### TASK STATEMENT
From the entries below, output the line with "after detailed placement" and each following line up to and including the line with "1960 | 53.8 |", exactly as written.
==============================
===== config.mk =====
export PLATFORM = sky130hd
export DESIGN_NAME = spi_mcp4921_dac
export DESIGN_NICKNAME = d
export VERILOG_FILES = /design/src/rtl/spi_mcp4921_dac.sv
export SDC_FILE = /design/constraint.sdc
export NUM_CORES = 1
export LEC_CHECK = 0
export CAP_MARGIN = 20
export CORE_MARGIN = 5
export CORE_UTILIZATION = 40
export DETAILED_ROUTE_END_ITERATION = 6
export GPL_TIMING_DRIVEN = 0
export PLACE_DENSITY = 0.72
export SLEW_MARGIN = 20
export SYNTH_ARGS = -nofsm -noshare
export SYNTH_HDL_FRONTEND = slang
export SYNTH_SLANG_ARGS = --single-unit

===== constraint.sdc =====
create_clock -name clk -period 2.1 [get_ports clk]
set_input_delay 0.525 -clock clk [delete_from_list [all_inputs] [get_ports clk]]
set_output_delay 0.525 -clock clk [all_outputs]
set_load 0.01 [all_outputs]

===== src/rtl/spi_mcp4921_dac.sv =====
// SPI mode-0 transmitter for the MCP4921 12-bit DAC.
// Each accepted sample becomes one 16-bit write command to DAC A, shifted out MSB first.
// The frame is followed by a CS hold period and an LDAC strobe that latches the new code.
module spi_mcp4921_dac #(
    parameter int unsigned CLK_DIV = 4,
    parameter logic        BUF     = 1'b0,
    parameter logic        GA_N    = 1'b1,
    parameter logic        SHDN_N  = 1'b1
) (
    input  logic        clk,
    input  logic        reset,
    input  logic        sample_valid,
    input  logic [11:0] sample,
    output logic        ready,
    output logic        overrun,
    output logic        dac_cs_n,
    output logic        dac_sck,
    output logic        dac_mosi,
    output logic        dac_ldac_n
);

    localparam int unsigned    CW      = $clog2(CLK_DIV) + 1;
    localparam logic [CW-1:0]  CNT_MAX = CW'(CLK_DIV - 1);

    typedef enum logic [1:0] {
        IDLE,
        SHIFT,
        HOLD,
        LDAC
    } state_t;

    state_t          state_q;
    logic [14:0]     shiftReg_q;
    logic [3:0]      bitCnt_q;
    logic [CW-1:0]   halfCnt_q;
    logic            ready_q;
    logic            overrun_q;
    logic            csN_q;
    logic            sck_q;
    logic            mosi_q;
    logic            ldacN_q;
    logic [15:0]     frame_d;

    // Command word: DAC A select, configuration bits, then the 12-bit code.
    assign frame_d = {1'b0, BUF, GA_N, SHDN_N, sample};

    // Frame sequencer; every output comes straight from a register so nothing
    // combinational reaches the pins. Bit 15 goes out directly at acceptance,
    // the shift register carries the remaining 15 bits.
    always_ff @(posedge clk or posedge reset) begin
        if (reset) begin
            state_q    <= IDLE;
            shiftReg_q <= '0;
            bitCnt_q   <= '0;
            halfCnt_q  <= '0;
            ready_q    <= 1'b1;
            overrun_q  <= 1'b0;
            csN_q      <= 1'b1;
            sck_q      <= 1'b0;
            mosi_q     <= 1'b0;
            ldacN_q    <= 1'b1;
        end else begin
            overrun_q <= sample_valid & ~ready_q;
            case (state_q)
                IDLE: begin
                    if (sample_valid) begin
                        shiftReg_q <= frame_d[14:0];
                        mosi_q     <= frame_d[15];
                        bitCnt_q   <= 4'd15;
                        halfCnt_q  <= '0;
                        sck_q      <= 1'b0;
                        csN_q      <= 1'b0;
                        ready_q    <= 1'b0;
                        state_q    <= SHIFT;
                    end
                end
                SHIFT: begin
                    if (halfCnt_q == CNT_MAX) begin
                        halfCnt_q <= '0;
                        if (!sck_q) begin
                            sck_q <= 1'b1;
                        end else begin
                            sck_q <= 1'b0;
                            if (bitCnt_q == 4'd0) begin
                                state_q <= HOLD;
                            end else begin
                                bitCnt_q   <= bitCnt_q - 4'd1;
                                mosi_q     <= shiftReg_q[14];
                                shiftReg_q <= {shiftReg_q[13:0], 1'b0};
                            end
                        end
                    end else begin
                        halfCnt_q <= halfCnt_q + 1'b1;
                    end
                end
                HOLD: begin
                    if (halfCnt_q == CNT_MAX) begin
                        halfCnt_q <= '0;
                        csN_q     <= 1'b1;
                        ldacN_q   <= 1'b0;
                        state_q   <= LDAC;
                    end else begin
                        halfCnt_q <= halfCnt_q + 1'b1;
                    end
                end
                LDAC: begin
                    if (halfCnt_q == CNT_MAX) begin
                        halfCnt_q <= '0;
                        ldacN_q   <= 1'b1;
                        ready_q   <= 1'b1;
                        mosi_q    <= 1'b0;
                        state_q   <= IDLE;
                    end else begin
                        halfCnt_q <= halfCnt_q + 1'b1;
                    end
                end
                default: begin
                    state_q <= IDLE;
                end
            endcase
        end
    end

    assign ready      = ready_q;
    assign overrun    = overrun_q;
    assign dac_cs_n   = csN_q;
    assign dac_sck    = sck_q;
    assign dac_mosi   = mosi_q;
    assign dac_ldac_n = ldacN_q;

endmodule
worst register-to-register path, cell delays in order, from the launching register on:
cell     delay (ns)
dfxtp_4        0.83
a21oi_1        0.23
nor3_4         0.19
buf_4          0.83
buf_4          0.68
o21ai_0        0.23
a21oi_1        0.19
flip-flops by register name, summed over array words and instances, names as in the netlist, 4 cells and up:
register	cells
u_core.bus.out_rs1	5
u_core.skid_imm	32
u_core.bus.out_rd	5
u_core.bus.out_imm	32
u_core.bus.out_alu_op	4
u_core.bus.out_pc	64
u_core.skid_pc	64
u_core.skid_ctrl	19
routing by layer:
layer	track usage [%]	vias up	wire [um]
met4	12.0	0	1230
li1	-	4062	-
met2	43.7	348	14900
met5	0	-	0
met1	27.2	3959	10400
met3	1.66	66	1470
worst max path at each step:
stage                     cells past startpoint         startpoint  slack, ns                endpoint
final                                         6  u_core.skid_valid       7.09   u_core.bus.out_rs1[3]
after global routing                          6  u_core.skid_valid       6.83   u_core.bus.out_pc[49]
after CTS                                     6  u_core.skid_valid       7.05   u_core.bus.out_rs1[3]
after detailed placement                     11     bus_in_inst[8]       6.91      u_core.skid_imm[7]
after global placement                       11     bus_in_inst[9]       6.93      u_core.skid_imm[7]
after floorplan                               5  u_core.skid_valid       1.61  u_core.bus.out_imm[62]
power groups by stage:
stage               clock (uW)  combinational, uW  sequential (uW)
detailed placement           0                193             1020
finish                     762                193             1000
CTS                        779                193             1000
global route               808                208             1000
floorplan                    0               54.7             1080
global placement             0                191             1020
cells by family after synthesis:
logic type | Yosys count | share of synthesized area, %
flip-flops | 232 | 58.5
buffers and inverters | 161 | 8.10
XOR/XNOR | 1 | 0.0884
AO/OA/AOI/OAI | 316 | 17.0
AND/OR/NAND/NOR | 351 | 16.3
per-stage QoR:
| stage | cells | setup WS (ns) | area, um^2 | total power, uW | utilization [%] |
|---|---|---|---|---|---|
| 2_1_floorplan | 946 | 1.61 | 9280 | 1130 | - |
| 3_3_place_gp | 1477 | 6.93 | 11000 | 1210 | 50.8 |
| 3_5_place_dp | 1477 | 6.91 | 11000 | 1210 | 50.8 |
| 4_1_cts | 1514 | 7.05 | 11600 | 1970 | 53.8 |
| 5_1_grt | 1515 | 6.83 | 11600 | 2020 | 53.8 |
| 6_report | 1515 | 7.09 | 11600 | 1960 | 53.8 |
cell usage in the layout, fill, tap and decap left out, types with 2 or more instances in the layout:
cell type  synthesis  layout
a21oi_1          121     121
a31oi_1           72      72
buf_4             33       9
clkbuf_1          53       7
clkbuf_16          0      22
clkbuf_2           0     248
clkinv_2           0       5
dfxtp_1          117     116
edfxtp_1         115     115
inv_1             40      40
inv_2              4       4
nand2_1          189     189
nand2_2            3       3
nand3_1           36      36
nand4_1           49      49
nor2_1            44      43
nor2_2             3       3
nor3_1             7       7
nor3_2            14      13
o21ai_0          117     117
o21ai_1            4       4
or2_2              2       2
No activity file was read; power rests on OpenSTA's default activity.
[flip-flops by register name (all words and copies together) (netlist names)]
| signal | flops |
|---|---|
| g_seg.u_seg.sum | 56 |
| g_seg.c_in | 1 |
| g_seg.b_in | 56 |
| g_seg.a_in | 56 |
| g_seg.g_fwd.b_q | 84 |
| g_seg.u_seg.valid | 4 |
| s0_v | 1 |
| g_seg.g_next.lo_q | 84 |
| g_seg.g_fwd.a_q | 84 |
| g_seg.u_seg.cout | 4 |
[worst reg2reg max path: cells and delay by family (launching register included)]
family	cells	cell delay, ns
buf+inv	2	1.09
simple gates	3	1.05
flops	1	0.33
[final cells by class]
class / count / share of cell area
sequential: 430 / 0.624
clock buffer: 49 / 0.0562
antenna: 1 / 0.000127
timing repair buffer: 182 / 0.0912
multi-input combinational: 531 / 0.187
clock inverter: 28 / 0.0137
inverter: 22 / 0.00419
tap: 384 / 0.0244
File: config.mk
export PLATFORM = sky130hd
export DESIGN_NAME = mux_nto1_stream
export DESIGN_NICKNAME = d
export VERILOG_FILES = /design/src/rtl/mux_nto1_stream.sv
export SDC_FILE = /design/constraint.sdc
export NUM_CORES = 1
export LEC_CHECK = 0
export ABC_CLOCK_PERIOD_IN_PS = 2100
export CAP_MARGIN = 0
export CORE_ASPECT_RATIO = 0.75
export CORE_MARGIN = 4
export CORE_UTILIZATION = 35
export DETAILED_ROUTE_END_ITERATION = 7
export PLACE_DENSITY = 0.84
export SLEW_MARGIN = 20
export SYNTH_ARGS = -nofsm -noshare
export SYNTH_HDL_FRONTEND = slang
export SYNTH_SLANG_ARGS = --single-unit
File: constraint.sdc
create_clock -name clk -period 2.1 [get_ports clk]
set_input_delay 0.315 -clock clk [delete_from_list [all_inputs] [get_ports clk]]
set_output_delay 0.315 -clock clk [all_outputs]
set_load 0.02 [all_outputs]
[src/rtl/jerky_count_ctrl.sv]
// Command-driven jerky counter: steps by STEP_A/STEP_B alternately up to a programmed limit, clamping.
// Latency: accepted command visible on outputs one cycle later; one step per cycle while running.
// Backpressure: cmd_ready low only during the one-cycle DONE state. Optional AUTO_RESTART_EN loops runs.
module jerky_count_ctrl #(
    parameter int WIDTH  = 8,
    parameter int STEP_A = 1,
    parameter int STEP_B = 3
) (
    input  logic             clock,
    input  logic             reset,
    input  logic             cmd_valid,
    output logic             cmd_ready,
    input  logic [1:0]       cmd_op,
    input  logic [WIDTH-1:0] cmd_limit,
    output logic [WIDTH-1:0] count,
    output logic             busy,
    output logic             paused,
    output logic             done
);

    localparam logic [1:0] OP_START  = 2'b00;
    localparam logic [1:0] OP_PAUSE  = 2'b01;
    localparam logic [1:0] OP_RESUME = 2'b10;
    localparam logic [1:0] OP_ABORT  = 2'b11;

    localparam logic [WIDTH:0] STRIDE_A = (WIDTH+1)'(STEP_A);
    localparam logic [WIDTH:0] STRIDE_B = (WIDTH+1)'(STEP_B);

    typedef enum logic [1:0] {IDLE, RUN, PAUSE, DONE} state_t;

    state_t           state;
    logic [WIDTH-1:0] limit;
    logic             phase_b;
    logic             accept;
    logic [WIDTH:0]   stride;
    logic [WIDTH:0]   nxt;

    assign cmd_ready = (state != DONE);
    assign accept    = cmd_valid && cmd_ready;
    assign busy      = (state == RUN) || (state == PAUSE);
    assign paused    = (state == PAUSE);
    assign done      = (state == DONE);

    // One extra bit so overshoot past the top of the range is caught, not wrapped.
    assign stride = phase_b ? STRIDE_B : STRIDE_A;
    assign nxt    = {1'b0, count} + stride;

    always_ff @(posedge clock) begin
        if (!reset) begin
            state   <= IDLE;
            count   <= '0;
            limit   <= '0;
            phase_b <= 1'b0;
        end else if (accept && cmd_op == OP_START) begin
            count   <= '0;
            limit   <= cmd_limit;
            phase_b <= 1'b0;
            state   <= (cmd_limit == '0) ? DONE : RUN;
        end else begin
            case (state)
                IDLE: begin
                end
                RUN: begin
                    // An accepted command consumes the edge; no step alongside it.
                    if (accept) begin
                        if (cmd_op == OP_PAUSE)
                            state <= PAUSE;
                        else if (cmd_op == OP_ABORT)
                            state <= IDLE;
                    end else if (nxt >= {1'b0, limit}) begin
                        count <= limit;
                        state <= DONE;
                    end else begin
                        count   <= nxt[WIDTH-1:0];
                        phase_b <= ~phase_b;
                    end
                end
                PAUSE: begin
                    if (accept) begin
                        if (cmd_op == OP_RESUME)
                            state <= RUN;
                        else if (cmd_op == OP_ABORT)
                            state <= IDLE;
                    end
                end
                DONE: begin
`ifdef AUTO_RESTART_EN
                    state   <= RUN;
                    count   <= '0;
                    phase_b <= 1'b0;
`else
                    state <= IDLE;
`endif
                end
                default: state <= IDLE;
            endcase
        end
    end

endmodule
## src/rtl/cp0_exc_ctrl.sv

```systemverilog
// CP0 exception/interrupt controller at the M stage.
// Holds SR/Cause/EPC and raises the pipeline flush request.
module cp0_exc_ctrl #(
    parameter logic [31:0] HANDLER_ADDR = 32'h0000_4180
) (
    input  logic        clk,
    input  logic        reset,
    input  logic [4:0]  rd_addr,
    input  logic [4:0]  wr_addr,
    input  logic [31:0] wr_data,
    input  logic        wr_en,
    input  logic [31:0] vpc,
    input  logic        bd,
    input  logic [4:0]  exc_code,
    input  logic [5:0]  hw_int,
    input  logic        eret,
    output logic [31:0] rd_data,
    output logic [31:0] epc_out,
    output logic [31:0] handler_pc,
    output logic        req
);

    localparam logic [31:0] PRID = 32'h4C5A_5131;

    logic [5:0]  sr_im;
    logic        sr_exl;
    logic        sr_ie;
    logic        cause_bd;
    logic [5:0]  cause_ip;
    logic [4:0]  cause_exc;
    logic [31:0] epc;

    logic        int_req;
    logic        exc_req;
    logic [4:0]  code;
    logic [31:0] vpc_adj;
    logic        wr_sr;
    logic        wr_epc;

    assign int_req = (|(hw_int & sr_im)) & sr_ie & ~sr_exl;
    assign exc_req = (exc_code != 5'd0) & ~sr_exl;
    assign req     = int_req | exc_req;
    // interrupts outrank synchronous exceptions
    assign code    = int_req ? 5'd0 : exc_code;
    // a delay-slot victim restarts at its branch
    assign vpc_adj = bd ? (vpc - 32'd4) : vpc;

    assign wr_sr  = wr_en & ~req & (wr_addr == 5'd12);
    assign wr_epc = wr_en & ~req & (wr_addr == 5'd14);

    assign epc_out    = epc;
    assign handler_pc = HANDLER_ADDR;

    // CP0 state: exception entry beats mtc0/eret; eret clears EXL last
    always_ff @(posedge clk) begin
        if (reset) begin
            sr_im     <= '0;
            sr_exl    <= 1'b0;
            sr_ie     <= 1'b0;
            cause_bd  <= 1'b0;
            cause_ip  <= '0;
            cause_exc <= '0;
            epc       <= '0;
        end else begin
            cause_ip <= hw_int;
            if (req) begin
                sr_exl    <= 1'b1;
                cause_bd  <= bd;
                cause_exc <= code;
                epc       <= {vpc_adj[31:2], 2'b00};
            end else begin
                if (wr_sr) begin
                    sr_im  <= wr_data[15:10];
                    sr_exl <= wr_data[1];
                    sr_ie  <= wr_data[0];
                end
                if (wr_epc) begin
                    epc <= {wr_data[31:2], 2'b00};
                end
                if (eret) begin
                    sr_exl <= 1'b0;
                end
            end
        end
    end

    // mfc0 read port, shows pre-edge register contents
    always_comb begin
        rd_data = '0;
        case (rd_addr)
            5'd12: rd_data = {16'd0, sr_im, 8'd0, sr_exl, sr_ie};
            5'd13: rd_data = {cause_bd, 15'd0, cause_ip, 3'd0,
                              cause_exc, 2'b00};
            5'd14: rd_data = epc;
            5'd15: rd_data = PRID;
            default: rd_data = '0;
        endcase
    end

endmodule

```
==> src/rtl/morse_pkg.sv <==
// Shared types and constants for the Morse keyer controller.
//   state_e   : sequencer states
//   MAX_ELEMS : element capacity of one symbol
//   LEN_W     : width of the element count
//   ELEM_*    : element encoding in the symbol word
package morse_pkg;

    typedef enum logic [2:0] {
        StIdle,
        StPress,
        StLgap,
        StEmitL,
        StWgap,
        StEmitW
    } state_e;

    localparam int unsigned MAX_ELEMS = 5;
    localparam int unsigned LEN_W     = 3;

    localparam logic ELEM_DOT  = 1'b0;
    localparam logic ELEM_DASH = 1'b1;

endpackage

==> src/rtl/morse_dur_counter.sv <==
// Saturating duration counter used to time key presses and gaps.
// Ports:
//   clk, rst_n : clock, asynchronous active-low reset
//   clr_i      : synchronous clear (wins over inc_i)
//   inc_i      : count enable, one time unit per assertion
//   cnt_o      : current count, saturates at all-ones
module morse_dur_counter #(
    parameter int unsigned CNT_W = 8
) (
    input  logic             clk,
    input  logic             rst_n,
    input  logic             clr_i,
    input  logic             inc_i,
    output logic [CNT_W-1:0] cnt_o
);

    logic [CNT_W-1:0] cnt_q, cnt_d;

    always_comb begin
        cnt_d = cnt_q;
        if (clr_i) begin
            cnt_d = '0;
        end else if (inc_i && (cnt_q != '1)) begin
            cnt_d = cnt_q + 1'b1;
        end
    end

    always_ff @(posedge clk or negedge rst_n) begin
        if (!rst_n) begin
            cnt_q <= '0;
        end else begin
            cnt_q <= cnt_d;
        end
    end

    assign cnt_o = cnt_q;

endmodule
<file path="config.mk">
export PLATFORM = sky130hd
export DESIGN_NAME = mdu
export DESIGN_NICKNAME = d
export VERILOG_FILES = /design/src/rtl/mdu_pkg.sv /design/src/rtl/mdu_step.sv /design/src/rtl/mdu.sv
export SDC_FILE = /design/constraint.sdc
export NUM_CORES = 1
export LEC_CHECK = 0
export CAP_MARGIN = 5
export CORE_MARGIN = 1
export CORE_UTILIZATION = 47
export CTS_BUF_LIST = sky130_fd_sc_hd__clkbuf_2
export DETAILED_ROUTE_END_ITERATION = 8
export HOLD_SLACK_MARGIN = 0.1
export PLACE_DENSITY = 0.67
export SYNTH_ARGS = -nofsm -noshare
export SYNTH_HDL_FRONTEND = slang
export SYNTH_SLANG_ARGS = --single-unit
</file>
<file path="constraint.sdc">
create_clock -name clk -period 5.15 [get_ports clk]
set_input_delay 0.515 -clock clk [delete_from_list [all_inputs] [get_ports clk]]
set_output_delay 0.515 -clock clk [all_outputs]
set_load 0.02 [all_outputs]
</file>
==============================
### YOUR RESPONSE
after detailed placement                     11     bus_in_inst[8]       6.91      u_core.skid_imm[7]
after global placement                       11     bus_in_inst[9]       6.93      u_core.skid_imm[7]
after floorplan                               5  u_core.skid_valid       1.61  u_core.bus.out_imm[62]
power groups by stage:
stage               clock (uW)  combinational, uW  sequential (uW)
detailed placement           0                193             1020
finish                     762                193             1000
CTS                        779                193             1000
global route               808                208             1000
floorplan                    0               54.7             1080
global placement             0                191             1020
cells by family after synthesis:
logic type | Yosys count | share of synthesized area, %
flip-flops | 232 | 58.5
buffers and inverters | 161 | 8.10
XOR/XNOR | 1 | 0.0884
AO/OA/AOI/OAI | 316 | 17.0
AND/OR/NAND/NOR | 351 | 16.3
per-stage QoR:
| stage | cells | setup WS (ns) | area, um^2 | total power, uW | utilization [%] |
|---|---|---|---|---|---|
| 2_1_floorplan | 946 | 1.61 | 9280 | 1130 | - |
| 3_3_place_gp | 1477 | 6.93 | 11000 | 1210 | 50.8 |
| 3_5_place_dp | 1477 | 6.91 | 11000 | 1210 | 50.8 |
| 4_1_cts | 1514 | 7.05 | 11600 | 1970 | 53.8 |
| 5_1_grt | 1515 | 6.83 | 11600 | 2020 | 53.8 |
| 6_report | 1515 | 7.09 | 11600 | 1960 | 53.8 |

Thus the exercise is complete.